> [TASK REQUIREMENTS]: Where the records below reach the line containing "cell class |", start transcribing, and end with the line containing "after global placement: 0.271 / 0.150 / 0", exactly and with nothing else added.

(Data entries)
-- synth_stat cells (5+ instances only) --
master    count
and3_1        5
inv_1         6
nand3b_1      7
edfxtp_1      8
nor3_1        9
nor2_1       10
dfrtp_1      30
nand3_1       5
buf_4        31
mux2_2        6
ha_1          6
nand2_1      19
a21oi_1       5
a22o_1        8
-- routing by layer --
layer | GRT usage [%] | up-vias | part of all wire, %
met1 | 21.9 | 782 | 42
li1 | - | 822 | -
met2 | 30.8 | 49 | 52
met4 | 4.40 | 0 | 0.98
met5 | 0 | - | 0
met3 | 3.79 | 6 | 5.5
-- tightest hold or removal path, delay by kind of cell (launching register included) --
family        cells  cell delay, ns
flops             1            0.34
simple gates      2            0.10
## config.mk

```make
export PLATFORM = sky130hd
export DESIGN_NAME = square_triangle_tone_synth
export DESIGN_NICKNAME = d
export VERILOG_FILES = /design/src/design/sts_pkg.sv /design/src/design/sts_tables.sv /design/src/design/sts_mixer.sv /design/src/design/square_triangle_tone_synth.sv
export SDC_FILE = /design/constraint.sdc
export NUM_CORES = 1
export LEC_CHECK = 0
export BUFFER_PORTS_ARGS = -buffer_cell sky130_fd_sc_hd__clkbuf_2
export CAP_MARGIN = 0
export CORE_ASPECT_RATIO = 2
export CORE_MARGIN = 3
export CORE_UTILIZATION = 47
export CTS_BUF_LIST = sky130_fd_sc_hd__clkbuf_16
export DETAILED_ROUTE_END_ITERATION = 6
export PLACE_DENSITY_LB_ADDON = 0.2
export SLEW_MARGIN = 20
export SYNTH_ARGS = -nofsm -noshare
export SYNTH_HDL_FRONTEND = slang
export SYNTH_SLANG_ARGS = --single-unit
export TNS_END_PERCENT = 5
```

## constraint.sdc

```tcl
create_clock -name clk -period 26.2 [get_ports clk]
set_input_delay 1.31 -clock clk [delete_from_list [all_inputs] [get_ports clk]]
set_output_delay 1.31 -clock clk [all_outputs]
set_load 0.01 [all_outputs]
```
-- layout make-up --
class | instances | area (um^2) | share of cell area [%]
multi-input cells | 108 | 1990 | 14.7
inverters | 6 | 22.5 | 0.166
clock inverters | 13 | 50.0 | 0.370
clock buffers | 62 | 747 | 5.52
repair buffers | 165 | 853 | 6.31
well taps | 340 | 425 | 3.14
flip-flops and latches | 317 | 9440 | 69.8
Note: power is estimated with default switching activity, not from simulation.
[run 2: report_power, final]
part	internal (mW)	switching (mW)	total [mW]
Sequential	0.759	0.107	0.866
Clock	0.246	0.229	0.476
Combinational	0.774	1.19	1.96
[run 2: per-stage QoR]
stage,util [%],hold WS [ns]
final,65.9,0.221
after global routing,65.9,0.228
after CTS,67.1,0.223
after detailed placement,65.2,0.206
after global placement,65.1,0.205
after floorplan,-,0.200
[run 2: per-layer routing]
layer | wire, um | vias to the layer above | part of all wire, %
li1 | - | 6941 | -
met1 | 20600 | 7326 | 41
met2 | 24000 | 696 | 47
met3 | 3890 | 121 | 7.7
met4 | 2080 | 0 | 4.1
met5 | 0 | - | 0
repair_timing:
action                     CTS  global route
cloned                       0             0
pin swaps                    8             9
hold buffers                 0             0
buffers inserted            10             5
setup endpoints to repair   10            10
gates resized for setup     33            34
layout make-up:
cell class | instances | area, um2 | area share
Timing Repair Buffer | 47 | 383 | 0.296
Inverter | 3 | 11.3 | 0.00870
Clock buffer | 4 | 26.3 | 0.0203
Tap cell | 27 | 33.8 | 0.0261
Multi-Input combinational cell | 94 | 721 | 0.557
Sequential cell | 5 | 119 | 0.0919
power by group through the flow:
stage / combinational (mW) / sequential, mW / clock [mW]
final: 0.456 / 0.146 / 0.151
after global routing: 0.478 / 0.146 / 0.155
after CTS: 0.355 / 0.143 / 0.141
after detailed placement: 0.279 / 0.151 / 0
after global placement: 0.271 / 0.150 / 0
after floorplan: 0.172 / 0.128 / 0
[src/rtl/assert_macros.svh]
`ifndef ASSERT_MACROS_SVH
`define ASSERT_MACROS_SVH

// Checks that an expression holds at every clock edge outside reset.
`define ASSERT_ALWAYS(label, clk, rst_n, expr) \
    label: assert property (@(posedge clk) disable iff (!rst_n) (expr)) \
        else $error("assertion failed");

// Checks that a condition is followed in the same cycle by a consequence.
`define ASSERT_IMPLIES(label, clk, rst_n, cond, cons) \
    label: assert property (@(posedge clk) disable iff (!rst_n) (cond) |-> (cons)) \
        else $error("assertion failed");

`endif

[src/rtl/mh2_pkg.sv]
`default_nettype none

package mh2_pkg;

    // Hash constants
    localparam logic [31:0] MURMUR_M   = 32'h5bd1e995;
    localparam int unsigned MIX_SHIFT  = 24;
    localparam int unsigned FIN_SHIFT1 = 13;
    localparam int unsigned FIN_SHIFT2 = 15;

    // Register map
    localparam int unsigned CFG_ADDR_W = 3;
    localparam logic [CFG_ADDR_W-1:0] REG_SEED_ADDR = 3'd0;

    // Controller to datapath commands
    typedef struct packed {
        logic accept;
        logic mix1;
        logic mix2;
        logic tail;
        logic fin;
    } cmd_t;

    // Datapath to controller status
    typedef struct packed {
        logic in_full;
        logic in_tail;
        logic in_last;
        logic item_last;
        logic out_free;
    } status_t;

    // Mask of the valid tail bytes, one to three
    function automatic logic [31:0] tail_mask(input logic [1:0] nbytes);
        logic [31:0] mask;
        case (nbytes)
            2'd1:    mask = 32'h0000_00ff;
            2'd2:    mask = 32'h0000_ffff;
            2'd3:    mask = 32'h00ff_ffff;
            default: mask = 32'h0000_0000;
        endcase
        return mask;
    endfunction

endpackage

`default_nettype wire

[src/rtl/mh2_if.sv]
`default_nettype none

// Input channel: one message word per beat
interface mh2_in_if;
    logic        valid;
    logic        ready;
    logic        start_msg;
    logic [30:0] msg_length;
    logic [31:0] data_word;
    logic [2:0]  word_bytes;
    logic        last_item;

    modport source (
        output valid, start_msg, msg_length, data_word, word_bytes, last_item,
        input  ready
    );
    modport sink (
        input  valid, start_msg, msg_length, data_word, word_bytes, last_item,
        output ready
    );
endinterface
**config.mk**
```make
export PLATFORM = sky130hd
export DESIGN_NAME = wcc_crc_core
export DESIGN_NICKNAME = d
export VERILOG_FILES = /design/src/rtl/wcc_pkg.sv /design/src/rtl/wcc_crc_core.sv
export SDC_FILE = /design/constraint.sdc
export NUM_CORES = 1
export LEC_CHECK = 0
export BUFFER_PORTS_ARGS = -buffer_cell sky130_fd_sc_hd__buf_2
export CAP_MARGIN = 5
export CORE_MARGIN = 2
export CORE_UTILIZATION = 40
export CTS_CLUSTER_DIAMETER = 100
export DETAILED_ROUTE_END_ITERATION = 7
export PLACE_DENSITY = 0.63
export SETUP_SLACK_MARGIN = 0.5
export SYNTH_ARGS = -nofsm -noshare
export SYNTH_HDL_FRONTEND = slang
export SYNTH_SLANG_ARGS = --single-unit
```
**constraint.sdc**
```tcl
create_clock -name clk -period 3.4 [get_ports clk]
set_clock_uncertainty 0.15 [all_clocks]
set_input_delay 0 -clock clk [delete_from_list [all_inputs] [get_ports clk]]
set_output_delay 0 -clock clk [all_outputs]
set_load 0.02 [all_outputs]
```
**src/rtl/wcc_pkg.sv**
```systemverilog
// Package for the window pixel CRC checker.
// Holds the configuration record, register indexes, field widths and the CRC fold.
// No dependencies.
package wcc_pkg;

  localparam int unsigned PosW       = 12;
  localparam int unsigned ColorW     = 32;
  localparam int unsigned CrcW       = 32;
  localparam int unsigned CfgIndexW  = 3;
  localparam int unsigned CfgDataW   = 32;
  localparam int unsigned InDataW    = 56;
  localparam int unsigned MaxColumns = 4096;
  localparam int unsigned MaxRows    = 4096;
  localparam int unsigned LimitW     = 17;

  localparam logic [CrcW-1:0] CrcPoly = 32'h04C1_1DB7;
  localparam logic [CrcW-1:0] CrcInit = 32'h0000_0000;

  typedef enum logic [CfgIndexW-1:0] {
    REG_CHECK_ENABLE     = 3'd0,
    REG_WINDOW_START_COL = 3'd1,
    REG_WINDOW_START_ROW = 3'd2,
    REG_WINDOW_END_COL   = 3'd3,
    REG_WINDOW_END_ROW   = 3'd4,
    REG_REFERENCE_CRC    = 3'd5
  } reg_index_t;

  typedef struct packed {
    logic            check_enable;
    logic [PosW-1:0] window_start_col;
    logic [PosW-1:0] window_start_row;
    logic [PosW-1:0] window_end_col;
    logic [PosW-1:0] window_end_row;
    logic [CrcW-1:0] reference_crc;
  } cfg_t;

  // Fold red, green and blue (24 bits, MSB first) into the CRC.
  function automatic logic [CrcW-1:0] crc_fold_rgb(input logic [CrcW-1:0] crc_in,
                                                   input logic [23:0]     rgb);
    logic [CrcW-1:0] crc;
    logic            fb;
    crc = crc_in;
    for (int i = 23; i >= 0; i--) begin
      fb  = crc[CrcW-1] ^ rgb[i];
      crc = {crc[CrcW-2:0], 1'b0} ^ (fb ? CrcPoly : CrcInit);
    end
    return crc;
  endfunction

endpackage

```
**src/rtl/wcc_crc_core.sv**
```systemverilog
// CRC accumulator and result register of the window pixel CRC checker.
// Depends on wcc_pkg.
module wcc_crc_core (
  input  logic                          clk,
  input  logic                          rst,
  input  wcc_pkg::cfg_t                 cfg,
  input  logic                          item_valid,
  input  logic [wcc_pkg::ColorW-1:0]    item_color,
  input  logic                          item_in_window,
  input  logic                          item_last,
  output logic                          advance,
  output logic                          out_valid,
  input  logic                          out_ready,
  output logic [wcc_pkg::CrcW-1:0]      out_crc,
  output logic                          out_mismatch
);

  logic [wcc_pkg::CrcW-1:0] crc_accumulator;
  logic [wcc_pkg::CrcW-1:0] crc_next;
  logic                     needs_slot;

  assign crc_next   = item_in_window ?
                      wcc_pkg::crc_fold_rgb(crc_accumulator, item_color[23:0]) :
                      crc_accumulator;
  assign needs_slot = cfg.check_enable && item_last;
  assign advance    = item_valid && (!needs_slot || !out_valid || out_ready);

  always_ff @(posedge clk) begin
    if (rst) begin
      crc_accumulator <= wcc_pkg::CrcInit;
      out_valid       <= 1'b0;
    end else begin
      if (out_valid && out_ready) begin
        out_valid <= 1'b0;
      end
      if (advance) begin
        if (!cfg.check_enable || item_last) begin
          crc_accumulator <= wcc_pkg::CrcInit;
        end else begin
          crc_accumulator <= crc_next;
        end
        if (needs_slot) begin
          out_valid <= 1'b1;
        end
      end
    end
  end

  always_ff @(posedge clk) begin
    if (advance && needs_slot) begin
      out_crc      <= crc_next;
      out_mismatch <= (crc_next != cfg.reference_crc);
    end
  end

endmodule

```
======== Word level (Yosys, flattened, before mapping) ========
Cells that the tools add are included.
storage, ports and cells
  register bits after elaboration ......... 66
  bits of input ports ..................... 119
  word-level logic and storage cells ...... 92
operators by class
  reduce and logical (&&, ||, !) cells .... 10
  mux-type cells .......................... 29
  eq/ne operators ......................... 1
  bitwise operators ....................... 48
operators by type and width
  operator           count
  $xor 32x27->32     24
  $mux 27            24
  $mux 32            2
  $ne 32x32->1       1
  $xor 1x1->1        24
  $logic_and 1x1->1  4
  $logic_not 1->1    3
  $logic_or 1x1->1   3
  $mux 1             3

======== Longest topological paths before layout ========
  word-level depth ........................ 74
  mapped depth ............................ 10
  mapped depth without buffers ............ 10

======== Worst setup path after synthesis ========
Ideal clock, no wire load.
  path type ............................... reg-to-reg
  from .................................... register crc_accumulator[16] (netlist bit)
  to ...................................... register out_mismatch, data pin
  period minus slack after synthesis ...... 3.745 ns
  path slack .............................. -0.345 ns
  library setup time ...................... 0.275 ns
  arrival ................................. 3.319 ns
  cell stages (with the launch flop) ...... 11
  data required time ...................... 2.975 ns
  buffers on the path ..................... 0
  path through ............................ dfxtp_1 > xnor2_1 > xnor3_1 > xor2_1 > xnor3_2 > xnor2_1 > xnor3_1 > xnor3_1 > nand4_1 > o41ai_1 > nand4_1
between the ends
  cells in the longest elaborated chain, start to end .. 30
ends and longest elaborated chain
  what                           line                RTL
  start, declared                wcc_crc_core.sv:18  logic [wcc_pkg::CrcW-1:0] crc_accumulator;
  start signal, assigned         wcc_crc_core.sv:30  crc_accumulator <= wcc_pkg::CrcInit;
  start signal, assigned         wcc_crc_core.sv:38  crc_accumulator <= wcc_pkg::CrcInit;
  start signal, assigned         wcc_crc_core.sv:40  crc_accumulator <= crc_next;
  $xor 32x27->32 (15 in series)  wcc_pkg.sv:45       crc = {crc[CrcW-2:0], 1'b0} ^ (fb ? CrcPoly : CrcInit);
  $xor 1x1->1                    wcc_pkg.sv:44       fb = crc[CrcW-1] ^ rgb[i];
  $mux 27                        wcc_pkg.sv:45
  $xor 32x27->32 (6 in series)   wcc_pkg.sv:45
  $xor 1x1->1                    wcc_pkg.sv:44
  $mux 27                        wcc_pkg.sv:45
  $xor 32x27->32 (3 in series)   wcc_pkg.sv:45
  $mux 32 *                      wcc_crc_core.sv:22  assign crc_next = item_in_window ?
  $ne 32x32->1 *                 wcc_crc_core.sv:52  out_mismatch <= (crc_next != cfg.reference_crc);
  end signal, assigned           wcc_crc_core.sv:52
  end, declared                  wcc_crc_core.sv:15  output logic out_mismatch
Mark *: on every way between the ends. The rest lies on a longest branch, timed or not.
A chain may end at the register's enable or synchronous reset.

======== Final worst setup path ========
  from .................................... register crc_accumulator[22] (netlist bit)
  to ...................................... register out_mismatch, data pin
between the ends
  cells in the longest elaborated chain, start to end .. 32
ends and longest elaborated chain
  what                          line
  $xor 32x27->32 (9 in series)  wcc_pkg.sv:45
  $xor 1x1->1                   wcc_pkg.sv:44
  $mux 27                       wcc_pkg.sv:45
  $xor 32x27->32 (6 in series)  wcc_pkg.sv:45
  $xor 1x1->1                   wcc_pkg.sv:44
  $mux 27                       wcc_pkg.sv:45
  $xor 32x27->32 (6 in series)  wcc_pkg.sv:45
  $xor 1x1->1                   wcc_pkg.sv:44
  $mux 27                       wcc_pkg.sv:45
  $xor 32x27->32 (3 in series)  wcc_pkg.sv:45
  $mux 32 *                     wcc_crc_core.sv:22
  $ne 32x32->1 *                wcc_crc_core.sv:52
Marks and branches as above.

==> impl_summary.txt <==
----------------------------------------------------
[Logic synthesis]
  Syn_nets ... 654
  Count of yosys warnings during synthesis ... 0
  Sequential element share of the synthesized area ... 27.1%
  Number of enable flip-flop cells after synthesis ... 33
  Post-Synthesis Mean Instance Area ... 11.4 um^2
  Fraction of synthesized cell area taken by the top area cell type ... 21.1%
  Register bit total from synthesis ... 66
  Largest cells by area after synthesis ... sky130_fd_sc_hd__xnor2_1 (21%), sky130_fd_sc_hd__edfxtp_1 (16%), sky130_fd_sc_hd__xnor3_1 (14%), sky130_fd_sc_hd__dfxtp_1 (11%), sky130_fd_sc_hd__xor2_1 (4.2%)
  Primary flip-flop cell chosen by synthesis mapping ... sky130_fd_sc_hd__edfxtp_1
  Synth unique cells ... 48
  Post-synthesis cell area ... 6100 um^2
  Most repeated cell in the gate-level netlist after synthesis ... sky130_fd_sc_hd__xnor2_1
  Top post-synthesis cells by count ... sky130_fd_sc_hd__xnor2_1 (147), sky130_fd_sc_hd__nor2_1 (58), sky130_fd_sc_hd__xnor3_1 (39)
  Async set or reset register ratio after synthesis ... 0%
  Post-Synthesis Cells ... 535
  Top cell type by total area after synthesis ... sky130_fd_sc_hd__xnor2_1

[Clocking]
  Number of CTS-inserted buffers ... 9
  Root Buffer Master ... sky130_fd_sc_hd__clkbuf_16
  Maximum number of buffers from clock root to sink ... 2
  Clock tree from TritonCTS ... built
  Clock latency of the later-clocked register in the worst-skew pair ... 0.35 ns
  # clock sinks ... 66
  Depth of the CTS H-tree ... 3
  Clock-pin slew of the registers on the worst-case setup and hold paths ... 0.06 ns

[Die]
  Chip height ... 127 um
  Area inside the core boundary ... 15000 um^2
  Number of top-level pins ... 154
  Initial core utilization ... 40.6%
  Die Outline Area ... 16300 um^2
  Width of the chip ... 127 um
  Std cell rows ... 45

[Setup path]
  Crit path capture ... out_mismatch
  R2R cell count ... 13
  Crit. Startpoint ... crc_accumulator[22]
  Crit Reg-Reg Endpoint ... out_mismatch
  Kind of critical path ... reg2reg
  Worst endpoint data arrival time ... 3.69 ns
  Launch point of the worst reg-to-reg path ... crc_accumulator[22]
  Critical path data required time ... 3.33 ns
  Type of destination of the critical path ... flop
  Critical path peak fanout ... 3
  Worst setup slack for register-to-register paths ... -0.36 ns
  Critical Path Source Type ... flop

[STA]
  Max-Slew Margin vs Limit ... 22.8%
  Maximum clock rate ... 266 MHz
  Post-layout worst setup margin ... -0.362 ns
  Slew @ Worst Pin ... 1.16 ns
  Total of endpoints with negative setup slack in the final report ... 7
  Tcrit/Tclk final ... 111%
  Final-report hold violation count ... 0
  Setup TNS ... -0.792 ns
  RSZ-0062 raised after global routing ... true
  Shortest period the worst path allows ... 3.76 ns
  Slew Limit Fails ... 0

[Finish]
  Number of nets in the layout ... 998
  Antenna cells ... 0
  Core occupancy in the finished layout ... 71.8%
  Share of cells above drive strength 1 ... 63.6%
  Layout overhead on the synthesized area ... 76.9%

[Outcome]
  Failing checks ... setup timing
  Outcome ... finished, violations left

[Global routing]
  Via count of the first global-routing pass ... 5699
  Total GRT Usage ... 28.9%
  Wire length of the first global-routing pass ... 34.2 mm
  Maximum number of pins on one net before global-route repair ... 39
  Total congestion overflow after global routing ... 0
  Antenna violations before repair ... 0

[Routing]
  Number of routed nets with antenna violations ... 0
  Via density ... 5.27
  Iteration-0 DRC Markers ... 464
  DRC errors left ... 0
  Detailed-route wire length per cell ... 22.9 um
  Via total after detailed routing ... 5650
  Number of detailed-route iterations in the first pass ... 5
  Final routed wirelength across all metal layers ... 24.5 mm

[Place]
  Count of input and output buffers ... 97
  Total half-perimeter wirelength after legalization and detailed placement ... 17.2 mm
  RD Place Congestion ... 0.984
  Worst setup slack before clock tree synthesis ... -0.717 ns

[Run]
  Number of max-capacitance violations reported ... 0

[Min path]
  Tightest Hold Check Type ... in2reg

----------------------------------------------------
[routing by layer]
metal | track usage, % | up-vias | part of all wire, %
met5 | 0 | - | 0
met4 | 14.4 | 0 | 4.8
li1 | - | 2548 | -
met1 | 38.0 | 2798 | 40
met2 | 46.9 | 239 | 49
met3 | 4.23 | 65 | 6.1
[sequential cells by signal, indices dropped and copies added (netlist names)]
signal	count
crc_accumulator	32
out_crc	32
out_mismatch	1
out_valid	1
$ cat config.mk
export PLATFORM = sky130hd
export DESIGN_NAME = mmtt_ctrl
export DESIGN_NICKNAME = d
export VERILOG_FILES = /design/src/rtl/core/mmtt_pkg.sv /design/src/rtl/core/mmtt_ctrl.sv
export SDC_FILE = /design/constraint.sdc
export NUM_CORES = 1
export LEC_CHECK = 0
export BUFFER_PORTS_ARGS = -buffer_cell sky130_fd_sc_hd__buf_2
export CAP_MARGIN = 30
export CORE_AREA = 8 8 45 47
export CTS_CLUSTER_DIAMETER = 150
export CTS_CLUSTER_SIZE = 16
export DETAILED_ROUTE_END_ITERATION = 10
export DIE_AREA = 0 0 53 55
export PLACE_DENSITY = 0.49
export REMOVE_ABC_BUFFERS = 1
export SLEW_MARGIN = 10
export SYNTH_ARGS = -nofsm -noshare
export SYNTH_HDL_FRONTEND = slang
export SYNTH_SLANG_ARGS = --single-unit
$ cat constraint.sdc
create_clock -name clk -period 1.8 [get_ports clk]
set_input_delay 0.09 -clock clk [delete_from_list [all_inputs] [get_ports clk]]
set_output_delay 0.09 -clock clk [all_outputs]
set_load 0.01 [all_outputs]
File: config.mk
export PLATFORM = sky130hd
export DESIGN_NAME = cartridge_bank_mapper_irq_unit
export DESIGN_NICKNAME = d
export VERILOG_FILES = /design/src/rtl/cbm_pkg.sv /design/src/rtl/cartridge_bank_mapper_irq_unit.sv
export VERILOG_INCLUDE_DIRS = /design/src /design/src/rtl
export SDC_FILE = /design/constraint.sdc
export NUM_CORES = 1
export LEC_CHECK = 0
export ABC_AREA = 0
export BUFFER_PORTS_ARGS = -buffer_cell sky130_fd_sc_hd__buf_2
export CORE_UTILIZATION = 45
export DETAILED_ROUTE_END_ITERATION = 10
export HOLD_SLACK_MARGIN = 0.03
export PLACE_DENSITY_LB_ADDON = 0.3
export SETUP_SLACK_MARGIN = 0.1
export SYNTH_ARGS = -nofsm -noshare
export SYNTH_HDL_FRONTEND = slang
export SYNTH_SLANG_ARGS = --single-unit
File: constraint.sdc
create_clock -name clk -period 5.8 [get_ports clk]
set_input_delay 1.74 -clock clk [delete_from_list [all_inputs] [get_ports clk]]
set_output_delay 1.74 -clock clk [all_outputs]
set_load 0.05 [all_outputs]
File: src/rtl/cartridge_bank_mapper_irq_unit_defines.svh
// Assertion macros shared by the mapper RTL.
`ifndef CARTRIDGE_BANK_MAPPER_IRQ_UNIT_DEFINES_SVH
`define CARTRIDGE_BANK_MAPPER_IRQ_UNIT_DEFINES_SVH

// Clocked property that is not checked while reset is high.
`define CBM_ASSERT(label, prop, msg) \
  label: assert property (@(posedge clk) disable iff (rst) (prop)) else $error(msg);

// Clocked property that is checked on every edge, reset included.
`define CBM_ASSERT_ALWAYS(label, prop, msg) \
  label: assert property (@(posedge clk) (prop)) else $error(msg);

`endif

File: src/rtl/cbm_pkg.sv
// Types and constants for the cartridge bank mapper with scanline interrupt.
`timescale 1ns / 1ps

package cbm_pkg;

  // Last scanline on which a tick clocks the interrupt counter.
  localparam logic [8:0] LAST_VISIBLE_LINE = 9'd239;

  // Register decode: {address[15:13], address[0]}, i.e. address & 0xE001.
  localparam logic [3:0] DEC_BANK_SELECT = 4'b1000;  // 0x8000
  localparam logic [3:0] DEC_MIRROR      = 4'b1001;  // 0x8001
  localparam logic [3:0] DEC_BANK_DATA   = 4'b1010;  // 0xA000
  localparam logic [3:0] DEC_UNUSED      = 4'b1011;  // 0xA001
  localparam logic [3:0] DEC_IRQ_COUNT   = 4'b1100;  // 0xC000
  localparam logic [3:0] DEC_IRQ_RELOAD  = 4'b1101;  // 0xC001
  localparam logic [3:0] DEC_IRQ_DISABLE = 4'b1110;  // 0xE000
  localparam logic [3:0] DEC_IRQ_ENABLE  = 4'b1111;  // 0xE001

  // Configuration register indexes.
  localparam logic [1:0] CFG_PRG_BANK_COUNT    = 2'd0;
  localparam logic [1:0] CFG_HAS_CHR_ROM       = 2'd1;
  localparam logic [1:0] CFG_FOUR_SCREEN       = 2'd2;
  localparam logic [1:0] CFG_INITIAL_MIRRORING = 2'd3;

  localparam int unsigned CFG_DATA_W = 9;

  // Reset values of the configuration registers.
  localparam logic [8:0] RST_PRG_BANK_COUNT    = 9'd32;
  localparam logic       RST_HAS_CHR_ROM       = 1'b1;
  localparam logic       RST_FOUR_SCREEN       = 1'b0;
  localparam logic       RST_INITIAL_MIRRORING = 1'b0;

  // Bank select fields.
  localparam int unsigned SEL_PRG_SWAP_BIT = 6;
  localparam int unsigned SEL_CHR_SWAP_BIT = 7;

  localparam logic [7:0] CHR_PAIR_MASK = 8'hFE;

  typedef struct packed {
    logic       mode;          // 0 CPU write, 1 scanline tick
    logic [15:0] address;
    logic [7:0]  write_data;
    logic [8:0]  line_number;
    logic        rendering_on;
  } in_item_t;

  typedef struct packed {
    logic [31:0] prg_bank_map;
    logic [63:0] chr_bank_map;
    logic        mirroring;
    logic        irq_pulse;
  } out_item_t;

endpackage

> [WRITTEN RESPONSE]:
cell class | instances | area, um2 | area share
Timing Repair Buffer | 47 | 383 | 0.296
Inverter | 3 | 11.3 | 0.00870
Clock buffer | 4 | 26.3 | 0.0203
Tap cell | 27 | 33.8 | 0.0261
Multi-Input combinational cell | 94 | 721 | 0.557
Sequential cell | 5 | 119 | 0.0919
power by group through the flow:
stage / combinational (mW) / sequential, mW / clock [mW]
final: 0.456 / 0.146 / 0.151
after global routing: 0.478 / 0.146 / 0.155
after CTS: 0.355 / 0.143 / 0.141
after detailed placement: 0.279 / 0.151 / 0
after global placement: 0.271 / 0.150 / 0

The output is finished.